Modulation of Rat Hepatic CYP1A and 2C Activity by Honokiol and Magnolol: Differential Effects on Phenacetin and Diclofenac Pharmacokinetics In Vivo.

ABSTRACT

Honokiol (2-(4-hydroxy-3-prop-2-enyl-phenyl)-4-prop-2-enyl-phenol) and magnolol (4-Allyl-2-(5-allyl-2-hydroxy-phenyl)phenol) are the major active polyphenol constituents of Magnolia officinalis (Magnoliaceae) bark, which has been widely used in traditional Chinese medicine (Houpu Tang) for the treatment of various diseases, including anxiety, stress, gastrointestinal disorders, infection, and asthma. The aim of this study was to investigate the direct effects of honokiol and magnolol on hepatic CYP1A and 2C-mediated metabolism in vitro using rat liver microsomes and in vivo using the Sprague-Dawley rat model. Honokiol and magnolol inhibited in vitro CYP1A activity (probe substrate phenacetin) more potently than CYP2C activity (probe substrate diclofenac) The mean IC50 values of honokiol for the metabolism of phenacetin and diclofenac were 8.59 µM and 44.7 µM, while those of magnolol were 19.0 µM and 47.3 µM, respectively.

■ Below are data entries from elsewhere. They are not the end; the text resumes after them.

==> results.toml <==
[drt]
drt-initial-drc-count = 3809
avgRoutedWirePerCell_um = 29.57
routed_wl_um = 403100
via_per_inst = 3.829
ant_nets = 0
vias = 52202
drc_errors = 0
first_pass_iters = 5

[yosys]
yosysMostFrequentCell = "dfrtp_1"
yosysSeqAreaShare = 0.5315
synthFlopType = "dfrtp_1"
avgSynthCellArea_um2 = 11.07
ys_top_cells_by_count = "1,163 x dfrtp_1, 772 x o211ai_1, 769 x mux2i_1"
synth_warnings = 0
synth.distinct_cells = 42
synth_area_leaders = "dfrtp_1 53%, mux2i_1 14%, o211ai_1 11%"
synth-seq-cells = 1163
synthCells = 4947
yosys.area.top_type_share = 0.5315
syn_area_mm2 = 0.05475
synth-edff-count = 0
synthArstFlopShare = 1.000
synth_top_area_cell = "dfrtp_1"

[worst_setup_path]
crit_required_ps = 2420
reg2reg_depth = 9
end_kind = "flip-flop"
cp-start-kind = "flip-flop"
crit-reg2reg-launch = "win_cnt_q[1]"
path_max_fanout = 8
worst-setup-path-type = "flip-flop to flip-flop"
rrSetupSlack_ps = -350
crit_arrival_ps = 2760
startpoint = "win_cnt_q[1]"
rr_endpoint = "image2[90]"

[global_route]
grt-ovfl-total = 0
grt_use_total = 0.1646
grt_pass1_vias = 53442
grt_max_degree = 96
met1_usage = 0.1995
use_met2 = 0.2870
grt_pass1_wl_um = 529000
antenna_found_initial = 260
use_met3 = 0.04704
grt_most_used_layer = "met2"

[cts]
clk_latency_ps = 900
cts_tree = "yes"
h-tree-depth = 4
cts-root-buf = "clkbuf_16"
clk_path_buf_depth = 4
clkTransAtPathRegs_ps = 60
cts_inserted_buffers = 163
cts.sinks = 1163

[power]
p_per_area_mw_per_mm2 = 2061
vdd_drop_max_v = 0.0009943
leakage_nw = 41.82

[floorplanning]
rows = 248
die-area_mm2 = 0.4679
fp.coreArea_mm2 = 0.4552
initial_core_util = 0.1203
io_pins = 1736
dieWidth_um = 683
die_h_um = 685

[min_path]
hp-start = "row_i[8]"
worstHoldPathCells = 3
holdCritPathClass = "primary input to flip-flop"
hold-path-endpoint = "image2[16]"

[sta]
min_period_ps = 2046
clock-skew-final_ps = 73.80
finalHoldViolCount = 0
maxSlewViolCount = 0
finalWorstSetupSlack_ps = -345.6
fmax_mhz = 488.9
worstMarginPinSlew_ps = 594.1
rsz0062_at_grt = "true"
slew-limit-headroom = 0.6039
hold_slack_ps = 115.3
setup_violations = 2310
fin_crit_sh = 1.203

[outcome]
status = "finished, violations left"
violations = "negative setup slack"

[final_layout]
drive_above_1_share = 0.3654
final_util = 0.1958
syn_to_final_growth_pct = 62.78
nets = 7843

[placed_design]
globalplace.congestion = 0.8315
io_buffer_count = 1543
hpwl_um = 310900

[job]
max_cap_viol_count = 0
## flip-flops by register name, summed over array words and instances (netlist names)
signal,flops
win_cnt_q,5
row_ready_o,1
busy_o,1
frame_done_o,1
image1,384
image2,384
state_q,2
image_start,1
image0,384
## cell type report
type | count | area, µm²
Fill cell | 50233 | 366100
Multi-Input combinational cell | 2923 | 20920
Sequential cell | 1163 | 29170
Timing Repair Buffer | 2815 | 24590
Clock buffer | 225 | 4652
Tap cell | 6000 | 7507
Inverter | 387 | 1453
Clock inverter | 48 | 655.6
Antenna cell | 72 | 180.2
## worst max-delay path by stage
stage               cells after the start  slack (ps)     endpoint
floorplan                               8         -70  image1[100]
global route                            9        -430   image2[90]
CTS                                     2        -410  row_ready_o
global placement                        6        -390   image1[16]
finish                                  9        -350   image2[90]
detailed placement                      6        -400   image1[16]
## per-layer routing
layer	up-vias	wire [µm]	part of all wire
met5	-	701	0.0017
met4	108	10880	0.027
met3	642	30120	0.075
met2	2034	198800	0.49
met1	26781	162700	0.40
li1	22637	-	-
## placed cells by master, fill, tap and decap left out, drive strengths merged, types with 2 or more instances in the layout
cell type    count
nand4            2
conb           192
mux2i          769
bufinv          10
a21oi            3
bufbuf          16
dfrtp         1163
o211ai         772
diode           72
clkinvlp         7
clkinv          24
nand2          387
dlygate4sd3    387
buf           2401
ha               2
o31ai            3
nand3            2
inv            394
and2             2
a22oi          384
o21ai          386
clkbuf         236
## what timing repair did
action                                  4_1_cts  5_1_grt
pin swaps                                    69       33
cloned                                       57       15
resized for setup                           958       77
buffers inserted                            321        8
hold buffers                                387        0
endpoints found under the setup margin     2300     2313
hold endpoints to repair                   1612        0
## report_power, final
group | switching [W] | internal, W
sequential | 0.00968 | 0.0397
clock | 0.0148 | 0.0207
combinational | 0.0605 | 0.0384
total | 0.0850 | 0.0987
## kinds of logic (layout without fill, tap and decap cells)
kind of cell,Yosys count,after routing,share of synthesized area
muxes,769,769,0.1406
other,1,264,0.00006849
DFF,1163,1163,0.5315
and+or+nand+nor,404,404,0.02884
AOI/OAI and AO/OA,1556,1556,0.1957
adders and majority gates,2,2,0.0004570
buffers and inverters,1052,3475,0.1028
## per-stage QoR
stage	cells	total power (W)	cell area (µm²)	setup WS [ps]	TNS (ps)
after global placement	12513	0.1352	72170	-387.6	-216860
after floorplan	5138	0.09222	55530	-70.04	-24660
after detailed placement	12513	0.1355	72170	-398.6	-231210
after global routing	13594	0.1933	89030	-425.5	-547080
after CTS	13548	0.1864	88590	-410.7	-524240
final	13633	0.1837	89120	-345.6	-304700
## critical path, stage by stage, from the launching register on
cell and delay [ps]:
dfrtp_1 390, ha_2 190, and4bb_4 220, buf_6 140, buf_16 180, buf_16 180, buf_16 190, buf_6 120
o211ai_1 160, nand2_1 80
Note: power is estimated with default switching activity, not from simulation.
### src/rtl/div_iter_pkg.sv
// ----------------------------------------------------------------------------
// div_iter_pkg
// Shared definitions for the EX-stage iterative divider: FSM state encoding,
// default operand width, iteration count and counter-width helper.
// Optional feature macro: DIV_SHORTCUT_EN (adds the SHORT state).
// Revision: 1.0 - initial release
// ----------------------------------------------------------------------------
`default_nettype none

package div_iter_pkg;

  localparam int DIV_WIDTH = 32;
  localparam int DIV_ITERS = DIV_WIDTH;

  typedef enum logic [1:0] {
    S_IDLE  = 2'd0,
    S_BUSY  = 2'd1,
`ifdef DIV_SHORTCUT_EN
    S_SHORT = 2'd2,
`endif
    S_DONE  = 2'd3
  } div_state_t;

  // Counter must hold 0..w-1, one value per quotient bit.
  function automatic int div_cnt_w(input int w);
    return (w > 1) ? $clog2(w) : 1;
  endfunction

  localparam int DIV_CNT_W = div_cnt_w(DIV_ITERS);

endpackage

`default_nettype wire

### src/rtl/div_sign_fix.sv
// ----------------------------------------------------------------------------
// div_sign_fix
// Conditional two's-complement negation of two WIDTH-bit values. Used on the
// input side to take operand magnitudes and on the output side to apply the
// quotient/remainder signs.
// Ports:
//   x, y         in  WIDTH  values to fix
//   neg_x, neg_y in  1      negate the corresponding value when set
//   x_fix, y_fix out WIDTH  fixed values
// Revision: 1.0 - initial release
// ----------------------------------------------------------------------------
`default_nettype none

module div_sign_fix #(
  parameter int WIDTH = 32
) (
  input  logic [WIDTH-1:0] x,
  input  logic             neg_x,
  input  logic [WIDTH-1:0] y,
  input  logic             neg_y,
  output logic [WIDTH-1:0] x_fix,
  output logic [WIDTH-1:0] y_fix
);

  assign x_fix = neg_x ? (~x + {{(WIDTH-1){1'b0}}, 1'b1}) : x;
  assign y_fix = neg_y ? (~y + {{(WIDTH-1){1'b0}}, 1'b1}) : y;

endmodule

`default_nettype wire

### src/rtl/div_iter.sv
// ----------------------------------------------------------------------------
// div_iter
// Iterative radix-2 restoring divider (DIV/DIVU) for the EX stage. Produces
// {remainder, quotient} for {HI, LO} and raises stall_o while a division is
// in flight. Honours the pipeline flush (annul_i) and downstream stall
// (hold_i) so a finished result is held until EX advances.
// Optional feature macro: DIV_SHORTCUT_EN - divisor zero or larger than the
// dividend resolves in a single SHORT cycle with bit-identical results.
// Ports:
//   clk       in  1        rising-edge clock
//   resetn    in  1        asynchronous active-low reset
//   start_i   in  1        valid DIV/DIVU in EX (held until it leaves EX)
//   signed_i  in  1        1 = DIV, 0 = DIVU (sampled at start)
//   opa_i     in  WIDTH    dividend (sampled at start)
//   opb_i     in  WIDTH    divisor (sampled at start)
//   annul_i   in  1        exception flush, abandons any division
//   hold_i    in  1        downstream stall, keeps a finished result
//   result_o  out 2*WIDTH  {remainder, quotient}
//   ready_o   out 1        result_o valid
//   stall_o   out 1        EX must stall
// Revision: 1.0 - initial release
// ----------------------------------------------------------------------------
`default_nettype none

module div_iter
  import div_iter_pkg::*;
#(
  parameter int WIDTH = DIV_WIDTH
) (
  input  logic               clk,
  input  logic               resetn,
  input  logic               start_i,
  input  logic               signed_i,
  input  logic [WIDTH-1:0]   opa_i,
  input  logic [WIDTH-1:0]   opb_i,
  input  logic               annul_i,
  input  logic               hold_i,
  output logic [2*WIDTH-1:0] result_o,
  output logic               ready_o,
  output logic               stall_o
);

  localparam int             CNT_W    = div_cnt_w(WIDTH);
  localparam logic [CNT_W-1:0] LAST_CNT = CNT_W'(WIDTH - 1);

  div_state_t       state, state_nx;
  logic [CNT_W-1:0] cnt;
  logic [WIDTH-1:0] rem;     // partial remainder
  logic [WIDTH-1:0] quo;     // dividend bits shifting out, quotient bits in
  logic [WIDTH-1:0] dvsr;    // divisor magnitude
  logic             sign_a;
  logic             sign_b;

  logic             accept;
  logic [WIDTH-1:0] abs_a, abs_b;
  logic [WIDTH-1:0] fix_q, fix_r;
  logic [WIDTH:0]   shifted;
  logic [WIDTH:0]   trial;

  assign accept = start_i & ~annul_i;

  div_sign_fix #(.WIDTH(WIDTH)) u_in_fix (
    .x     (opa_i),
    .neg_x (signed_i & opa_i[WIDTH-1]),
    .y     (opb_i),
    .neg_y (signed_i & opb_i[WIDTH-1]),
    .x_fix (abs_a),
    .y_fix (abs_b)
  );

  // Quotient is negative when signs differ; remainder follows the dividend.
  div_sign_fix #(.WIDTH(WIDTH)) u_out_fix (
    .x     (quo),
    .neg_x (sign_a ^ sign_b),
    .y     (rem),
    .neg_y (sign_a),
    .x_fix (fix_q),
    .y_fix (fix_r)
  );

  // Since rem < divisor always holds (or divisor is zero and only WIDTH
  // dividend bits ever enter), a WIDTH+1-bit difference is enough: bit WIDTH
  // set means the trial subtraction went negative.
  assign shifted = {rem, quo[WIDTH-1]};
  assign trial   = shifted - {1'b0, dvsr};

`ifdef DIV_SHORTCUT_EN
  logic take_short;
  assign take_short = (abs_b == '0) | (abs_b > abs_a);
`endif

  always_ff @(posedge clk or negedge resetn) begin
    if (!resetn) begin
      state <= S_IDLE;
    end else begin
      state <= state_nx;
    end
  end

  always_comb begin
    state_nx = state;
    case (state)
      S_IDLE: begin
        if (accept) begin
`ifdef DIV_SHORTCUT_EN
          state_nx = take_short ? S_SHORT : S_BUSY;
`else
          state_nx = S_BUSY;
`endif
        end
      end
      S_BUSY: begin
        if (!accept) begin
          state_nx = S_IDLE;
        end else if (cnt == LAST_CNT) begin
          state_nx = S_DONE;
        end
      end
`ifdef DIV_SHORTCUT_EN
      S_SHORT: begin
        state_nx = accept ? S_DONE : S_IDLE;
      end
`endif
      S_DONE: begin
        if (annul_i || !hold_i) begin
          state_nx = S_IDLE;
        end
      end
      default: state_nx = S_IDLE;
    endcase
  end

  always_ff @(posedge clk or negedge resetn) begin
    if (!resetn) begin
      cnt    <= '0;
      rem    <= '0;
      quo    <= '0;
      dvsr   <= '0;
      sign_a <= 1'b0;
      sign_b <= 1'b0;
    end else begin
      case (state)
        S_IDLE: begin
          if (accept) begin
            quo    <= abs_a;
            rem    <= '0;
            dvsr   <= abs_b;
            sign_a <= signed_i & opa_i[WIDTH-1];
            sign_b <= signed_i & opb_i[WIDTH-1];
            cnt    <= '0;
          end
        end
        S_BUSY: begin
          rem <= trial[WIDTH] ? shifted[WIDTH-1:0] : trial[WIDTH-1:0];
          quo <= {quo[WIDTH-2:0], ~trial[WIDTH]};
          cnt <= cnt + 1'b1;
        end
`ifdef DIV_SHORTCUT_EN
        // Both shortcut cases leave |dividend| as the remainder; only the
        // quotient differs (all-ones for divide-by-zero, else zero).
        S_SHORT: begin
          rem <= quo;
          quo <= (dvsr == '0) ? '1 : '0;
        end
`endif
        default: begin
        end
      endcase
    end
  end

  // resetn gates stall_o so it drops immediately while reset is asserted.
  assign stall_o  = resetn & accept & (state != S_DONE);
  assign ready_o  = (state == S_DONE);
  assign result_o = ready_o ? {fix_r, fix_q} : '0;

endmodule

`default_nettype wire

Notably, the systemic exposure (AUC and Cmax) of phenacetin, but not of diclofenac, was markedly enhanced by the concurrent administration of intravenous honokiol or magnolol. The differential effects of the two phytochemicals on phenacetin and diclofenac in vivo pharmacokinetics could at least be partly attributed to their lower IC50 values for the inhibition of phenacetin metabolism than for diclofenac metabolism. In addition, the systemic exposure, CL, and Vss of honokiol and magnolol tended to be similar between the rat groups receiving phenacetin and diclofenac. These findings improve our understanding of CYP-mediated drug interactions with M. officinalis and its active constituents.